WHAT YOU ARE ASKED TO DO: Could you filter the records below and return each line that holds "posedge"?
________________________________________
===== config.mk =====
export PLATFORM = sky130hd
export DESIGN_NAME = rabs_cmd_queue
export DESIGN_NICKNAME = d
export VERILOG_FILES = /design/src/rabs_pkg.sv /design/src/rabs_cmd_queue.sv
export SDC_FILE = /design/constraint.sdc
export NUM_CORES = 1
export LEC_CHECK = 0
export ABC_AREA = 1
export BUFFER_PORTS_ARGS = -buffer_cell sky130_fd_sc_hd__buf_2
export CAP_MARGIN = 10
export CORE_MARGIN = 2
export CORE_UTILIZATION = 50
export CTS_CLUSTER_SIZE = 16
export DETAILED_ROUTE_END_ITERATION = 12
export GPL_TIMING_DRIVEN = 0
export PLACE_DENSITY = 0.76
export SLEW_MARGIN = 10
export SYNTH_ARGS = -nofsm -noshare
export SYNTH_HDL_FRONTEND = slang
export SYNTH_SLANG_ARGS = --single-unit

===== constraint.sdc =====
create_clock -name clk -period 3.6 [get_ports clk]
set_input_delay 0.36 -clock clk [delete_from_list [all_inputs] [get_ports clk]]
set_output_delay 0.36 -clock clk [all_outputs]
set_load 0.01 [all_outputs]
________________________________________
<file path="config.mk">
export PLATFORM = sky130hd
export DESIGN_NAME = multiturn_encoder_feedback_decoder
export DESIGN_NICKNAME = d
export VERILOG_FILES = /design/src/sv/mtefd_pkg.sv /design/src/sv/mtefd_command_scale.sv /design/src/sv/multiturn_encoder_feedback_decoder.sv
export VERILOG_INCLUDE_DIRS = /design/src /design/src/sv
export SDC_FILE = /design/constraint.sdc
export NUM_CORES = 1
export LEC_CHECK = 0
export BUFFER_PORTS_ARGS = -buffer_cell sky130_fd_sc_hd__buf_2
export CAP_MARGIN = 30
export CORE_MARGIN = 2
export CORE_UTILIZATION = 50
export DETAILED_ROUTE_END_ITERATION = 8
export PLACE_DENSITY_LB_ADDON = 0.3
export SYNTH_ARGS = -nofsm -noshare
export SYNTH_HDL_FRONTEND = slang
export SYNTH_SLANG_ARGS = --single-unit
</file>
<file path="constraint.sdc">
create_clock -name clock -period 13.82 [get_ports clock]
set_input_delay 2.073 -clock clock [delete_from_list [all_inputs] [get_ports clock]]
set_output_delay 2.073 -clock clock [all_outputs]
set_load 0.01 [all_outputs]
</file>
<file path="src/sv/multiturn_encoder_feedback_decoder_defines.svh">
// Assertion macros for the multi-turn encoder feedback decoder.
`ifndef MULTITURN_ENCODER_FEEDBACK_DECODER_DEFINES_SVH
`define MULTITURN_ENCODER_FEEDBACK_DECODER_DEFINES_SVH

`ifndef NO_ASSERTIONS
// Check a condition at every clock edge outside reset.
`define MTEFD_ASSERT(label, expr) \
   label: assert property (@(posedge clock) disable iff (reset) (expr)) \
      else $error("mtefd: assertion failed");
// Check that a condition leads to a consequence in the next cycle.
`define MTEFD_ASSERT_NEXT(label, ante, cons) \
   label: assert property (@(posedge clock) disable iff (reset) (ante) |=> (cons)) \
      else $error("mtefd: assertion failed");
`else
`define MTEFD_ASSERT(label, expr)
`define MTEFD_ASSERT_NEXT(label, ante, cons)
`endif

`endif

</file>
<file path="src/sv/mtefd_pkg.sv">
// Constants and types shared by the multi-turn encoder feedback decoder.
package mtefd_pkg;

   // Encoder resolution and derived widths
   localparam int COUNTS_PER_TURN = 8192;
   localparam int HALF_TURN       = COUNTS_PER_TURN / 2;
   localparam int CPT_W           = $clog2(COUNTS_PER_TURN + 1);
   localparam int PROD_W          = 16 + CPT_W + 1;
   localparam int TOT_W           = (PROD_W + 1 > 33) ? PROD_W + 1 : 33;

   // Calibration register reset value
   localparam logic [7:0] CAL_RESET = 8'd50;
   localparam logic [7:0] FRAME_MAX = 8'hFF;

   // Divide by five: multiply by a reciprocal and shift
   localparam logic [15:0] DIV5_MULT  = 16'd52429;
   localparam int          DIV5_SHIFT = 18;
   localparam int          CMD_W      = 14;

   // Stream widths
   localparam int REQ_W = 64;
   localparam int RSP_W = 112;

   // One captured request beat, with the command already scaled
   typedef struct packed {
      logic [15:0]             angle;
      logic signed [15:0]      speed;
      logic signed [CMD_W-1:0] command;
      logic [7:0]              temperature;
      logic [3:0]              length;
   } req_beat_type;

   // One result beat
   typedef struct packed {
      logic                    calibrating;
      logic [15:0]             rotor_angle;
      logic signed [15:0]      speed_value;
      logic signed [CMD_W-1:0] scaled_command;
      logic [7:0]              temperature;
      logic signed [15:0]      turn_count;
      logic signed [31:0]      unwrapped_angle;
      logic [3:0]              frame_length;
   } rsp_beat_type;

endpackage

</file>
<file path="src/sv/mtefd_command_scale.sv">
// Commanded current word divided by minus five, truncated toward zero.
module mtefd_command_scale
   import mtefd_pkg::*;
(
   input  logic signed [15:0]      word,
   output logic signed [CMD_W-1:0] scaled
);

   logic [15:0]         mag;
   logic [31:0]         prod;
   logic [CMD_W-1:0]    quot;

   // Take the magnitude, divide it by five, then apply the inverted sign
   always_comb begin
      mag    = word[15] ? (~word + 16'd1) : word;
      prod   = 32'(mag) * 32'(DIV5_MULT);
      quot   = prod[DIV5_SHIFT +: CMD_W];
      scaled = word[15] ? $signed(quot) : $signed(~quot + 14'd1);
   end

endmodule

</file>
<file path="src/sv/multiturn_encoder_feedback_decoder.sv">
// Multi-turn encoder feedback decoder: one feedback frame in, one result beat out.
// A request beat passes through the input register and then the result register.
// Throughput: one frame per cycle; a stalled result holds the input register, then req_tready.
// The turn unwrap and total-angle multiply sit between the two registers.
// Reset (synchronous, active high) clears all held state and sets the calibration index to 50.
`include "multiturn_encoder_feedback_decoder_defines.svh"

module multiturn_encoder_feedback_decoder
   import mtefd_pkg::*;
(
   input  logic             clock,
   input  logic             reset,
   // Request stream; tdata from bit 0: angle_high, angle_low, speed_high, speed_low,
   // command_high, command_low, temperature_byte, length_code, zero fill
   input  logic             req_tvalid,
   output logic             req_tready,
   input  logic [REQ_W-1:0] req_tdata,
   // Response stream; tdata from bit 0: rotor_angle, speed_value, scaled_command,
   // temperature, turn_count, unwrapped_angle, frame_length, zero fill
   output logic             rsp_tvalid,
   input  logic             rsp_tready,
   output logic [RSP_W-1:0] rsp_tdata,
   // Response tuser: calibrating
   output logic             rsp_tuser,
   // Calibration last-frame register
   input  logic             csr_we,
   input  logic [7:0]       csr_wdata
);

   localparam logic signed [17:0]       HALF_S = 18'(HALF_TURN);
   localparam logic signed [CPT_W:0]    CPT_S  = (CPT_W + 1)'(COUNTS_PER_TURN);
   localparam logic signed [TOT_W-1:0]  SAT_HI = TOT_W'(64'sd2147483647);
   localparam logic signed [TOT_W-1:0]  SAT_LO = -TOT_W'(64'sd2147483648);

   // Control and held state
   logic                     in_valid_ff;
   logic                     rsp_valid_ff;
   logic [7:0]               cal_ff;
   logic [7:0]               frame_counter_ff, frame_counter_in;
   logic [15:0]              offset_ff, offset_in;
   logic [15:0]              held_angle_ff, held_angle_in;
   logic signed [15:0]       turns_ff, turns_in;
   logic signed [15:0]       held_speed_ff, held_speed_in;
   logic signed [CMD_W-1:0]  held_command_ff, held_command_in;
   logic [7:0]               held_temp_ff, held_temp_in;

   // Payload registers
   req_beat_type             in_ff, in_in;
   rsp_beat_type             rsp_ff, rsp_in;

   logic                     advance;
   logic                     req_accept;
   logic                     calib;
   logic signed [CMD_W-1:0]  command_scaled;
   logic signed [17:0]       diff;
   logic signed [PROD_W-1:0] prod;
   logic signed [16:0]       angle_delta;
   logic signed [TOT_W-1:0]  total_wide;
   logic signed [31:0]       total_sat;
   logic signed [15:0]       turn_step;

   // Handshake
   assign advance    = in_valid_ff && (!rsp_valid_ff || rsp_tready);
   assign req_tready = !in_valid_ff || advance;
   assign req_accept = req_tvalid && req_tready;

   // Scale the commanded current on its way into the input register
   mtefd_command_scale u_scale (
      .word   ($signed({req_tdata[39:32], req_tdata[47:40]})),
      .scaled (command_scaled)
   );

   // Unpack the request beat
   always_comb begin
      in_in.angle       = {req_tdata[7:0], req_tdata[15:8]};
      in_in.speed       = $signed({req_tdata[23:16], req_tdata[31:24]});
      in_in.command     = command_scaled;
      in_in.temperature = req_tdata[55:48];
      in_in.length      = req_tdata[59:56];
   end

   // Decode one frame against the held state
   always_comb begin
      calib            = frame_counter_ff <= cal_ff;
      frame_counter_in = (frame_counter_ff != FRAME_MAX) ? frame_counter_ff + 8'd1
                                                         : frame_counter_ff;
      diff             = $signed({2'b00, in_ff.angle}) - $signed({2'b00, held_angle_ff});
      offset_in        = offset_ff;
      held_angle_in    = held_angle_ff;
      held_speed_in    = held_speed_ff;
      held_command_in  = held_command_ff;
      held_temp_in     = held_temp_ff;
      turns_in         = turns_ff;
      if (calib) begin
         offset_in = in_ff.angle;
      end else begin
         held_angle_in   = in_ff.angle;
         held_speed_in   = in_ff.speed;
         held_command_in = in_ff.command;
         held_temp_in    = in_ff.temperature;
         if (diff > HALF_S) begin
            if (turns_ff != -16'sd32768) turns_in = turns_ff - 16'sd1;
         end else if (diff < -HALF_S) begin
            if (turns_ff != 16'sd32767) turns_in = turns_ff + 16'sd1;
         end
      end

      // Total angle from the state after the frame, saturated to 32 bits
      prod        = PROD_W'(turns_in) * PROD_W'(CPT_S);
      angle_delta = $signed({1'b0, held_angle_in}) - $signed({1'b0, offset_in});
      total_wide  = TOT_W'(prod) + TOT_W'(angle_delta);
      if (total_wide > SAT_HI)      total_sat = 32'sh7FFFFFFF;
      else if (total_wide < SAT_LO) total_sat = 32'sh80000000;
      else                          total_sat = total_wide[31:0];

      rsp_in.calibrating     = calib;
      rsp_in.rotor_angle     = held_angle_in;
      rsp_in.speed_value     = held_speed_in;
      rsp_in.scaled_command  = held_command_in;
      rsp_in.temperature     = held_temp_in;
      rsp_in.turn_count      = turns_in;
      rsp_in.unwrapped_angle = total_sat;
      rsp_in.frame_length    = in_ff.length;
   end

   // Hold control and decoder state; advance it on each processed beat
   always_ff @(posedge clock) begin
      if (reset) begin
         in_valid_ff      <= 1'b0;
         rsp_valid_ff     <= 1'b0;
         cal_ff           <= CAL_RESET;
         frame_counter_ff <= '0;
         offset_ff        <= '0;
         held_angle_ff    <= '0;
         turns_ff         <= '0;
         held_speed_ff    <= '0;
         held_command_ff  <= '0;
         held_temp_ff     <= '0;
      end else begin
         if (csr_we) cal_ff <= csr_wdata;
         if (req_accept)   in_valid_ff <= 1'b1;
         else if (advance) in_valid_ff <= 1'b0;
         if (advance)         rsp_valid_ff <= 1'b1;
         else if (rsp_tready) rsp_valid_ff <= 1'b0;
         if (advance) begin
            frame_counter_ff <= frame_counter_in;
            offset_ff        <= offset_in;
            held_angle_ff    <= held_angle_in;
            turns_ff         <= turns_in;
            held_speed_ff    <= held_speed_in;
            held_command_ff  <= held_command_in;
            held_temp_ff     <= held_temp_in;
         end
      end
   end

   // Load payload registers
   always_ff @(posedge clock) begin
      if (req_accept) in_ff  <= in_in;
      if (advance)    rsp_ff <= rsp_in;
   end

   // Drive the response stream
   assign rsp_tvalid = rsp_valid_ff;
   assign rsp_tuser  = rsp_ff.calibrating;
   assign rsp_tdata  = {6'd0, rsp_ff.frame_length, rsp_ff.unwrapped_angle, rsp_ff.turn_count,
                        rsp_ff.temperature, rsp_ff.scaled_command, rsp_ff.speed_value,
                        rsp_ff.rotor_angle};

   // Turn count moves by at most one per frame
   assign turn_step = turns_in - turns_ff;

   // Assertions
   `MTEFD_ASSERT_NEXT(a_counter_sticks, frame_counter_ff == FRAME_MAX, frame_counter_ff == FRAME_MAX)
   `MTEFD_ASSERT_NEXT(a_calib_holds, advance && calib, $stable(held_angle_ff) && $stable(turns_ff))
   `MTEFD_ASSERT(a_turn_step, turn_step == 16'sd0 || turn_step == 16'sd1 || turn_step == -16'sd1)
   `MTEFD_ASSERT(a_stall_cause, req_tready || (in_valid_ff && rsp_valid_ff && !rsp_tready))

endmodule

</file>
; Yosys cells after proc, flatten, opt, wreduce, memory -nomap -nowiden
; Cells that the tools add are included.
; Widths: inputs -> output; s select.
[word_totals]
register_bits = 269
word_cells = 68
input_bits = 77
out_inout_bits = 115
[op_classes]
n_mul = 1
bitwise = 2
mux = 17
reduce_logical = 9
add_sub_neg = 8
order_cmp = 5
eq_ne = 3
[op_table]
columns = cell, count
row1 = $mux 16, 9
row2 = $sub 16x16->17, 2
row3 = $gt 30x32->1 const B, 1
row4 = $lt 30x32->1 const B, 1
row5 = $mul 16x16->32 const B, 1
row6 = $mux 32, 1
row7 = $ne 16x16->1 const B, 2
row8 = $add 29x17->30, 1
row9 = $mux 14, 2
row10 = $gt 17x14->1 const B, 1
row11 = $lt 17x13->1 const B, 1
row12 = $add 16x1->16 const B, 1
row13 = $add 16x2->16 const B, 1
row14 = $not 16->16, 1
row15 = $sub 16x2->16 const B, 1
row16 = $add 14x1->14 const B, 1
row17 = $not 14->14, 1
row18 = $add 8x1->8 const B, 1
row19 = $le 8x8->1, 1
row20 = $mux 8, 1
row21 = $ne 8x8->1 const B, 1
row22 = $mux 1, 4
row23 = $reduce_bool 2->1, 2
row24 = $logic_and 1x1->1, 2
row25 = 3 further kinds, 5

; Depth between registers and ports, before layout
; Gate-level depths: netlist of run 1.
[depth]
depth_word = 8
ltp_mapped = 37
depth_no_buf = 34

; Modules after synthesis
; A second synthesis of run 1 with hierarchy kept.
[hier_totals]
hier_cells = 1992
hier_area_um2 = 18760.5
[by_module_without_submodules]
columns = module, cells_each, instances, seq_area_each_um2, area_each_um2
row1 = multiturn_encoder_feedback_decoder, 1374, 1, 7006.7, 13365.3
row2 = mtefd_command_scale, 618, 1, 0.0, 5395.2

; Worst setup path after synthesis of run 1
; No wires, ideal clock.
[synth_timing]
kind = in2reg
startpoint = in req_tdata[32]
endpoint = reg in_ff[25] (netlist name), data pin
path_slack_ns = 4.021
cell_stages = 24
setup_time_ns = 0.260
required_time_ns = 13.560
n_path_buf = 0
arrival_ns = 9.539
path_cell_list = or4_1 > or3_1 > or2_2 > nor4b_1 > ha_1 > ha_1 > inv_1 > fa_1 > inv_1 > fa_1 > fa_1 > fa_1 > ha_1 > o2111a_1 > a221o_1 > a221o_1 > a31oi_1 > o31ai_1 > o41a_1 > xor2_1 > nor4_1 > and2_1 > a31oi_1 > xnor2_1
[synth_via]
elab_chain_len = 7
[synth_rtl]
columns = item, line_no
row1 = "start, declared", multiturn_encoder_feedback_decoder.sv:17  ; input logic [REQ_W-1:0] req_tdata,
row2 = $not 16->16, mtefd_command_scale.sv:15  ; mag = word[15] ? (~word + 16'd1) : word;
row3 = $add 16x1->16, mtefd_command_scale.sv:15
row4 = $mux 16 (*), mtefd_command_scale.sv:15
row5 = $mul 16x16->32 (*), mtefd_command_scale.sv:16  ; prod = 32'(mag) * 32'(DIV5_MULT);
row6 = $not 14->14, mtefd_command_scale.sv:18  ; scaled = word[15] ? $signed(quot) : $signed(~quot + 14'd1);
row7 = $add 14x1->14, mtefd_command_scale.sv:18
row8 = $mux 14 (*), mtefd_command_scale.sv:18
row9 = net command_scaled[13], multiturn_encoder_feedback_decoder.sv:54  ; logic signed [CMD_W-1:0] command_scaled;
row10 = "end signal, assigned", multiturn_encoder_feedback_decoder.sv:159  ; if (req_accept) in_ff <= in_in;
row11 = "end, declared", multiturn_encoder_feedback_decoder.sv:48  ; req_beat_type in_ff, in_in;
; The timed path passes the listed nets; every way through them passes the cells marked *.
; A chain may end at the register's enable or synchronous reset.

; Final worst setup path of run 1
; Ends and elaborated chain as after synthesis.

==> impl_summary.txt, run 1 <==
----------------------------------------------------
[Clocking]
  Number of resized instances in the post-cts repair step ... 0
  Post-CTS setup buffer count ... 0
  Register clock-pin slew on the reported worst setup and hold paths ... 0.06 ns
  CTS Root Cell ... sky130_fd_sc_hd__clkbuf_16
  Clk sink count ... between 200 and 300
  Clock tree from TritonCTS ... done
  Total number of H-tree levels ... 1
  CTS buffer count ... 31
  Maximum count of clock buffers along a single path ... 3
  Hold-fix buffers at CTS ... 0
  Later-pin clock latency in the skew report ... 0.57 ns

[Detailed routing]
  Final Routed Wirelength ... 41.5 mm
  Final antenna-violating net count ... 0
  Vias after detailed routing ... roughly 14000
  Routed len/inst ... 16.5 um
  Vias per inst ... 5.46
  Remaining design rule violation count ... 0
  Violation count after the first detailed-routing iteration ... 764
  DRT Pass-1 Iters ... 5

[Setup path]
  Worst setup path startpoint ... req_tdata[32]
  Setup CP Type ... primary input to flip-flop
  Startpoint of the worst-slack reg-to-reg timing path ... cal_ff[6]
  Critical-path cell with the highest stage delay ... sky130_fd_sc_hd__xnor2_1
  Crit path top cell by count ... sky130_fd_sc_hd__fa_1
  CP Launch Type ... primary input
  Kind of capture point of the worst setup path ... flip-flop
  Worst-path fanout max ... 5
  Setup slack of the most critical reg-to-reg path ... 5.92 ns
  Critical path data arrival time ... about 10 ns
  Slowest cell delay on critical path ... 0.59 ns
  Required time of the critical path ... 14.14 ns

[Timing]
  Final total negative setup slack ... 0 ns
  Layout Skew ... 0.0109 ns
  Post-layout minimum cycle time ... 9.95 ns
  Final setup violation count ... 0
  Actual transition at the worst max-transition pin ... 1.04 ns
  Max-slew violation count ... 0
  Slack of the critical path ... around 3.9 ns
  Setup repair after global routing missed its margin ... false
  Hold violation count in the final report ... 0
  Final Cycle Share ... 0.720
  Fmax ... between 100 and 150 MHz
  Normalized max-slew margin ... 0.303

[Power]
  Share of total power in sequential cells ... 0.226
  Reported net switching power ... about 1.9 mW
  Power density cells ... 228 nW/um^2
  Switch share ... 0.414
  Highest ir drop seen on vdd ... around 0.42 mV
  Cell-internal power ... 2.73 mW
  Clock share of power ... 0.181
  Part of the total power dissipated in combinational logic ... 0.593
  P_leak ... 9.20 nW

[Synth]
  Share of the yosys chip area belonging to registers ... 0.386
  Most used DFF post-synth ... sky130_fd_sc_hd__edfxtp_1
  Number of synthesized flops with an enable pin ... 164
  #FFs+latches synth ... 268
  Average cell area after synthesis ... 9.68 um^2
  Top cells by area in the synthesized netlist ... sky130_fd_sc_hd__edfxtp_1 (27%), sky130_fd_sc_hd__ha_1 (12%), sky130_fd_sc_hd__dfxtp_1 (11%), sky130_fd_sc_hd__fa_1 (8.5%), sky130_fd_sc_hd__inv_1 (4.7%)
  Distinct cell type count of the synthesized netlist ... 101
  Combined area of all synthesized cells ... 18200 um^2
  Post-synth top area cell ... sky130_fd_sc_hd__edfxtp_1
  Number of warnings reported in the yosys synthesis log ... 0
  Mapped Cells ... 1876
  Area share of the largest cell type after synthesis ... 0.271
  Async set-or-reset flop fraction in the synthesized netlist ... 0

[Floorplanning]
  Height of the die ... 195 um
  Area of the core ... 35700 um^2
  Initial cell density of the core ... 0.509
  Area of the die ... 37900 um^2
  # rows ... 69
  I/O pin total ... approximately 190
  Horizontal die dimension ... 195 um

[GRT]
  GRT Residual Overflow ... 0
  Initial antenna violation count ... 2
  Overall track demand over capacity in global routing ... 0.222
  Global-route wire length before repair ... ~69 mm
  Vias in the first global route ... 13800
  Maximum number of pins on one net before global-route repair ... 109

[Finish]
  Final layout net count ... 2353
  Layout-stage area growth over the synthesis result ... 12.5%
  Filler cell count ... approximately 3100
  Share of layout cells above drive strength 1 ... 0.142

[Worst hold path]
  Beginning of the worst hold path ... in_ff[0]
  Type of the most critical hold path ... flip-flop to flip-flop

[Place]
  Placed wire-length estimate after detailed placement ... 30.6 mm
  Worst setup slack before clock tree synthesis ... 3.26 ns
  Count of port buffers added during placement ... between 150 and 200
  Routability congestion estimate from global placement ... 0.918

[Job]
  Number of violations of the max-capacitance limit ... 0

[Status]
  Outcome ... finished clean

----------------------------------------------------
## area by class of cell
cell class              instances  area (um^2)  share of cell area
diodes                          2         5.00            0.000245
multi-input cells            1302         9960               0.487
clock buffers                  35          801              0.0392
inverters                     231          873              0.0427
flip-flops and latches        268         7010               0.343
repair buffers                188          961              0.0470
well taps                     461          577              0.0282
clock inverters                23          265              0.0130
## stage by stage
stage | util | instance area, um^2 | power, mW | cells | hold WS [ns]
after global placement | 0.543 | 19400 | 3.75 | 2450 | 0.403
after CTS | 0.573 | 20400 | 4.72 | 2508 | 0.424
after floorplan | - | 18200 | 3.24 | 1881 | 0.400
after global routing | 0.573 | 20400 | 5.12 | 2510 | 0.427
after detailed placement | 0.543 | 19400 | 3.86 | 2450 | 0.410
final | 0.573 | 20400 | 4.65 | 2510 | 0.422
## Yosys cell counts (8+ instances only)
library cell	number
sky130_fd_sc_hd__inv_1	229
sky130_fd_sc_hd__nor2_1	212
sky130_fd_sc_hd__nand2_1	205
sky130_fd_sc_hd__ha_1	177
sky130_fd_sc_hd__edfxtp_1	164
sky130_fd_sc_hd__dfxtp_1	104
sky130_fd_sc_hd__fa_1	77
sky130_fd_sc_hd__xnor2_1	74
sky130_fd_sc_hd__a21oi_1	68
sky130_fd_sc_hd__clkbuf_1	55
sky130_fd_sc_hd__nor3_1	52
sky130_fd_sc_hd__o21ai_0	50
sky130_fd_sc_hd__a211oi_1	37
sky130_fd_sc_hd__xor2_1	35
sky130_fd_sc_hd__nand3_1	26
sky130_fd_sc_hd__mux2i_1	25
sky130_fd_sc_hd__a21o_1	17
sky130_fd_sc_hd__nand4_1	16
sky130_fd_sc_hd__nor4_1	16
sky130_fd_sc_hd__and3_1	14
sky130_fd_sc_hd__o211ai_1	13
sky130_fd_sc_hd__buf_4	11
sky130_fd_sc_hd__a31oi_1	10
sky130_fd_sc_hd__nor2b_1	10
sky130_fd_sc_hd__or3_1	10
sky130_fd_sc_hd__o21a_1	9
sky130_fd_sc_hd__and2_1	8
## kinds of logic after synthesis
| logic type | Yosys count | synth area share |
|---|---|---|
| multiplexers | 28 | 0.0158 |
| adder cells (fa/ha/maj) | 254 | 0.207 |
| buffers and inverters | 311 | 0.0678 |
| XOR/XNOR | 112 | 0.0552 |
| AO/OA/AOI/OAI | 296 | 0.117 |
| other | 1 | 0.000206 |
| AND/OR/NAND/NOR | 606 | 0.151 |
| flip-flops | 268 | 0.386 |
________________________________________
PROBLEM SOLUTION:
   label: assert property (@(posedge clock) disable iff (reset) (expr)) \
   label: assert property (@(posedge clock) disable iff (reset) (ante) |=> (cons)) \
   always_ff @(posedge clock) begin
   always_ff @(posedge clock) begin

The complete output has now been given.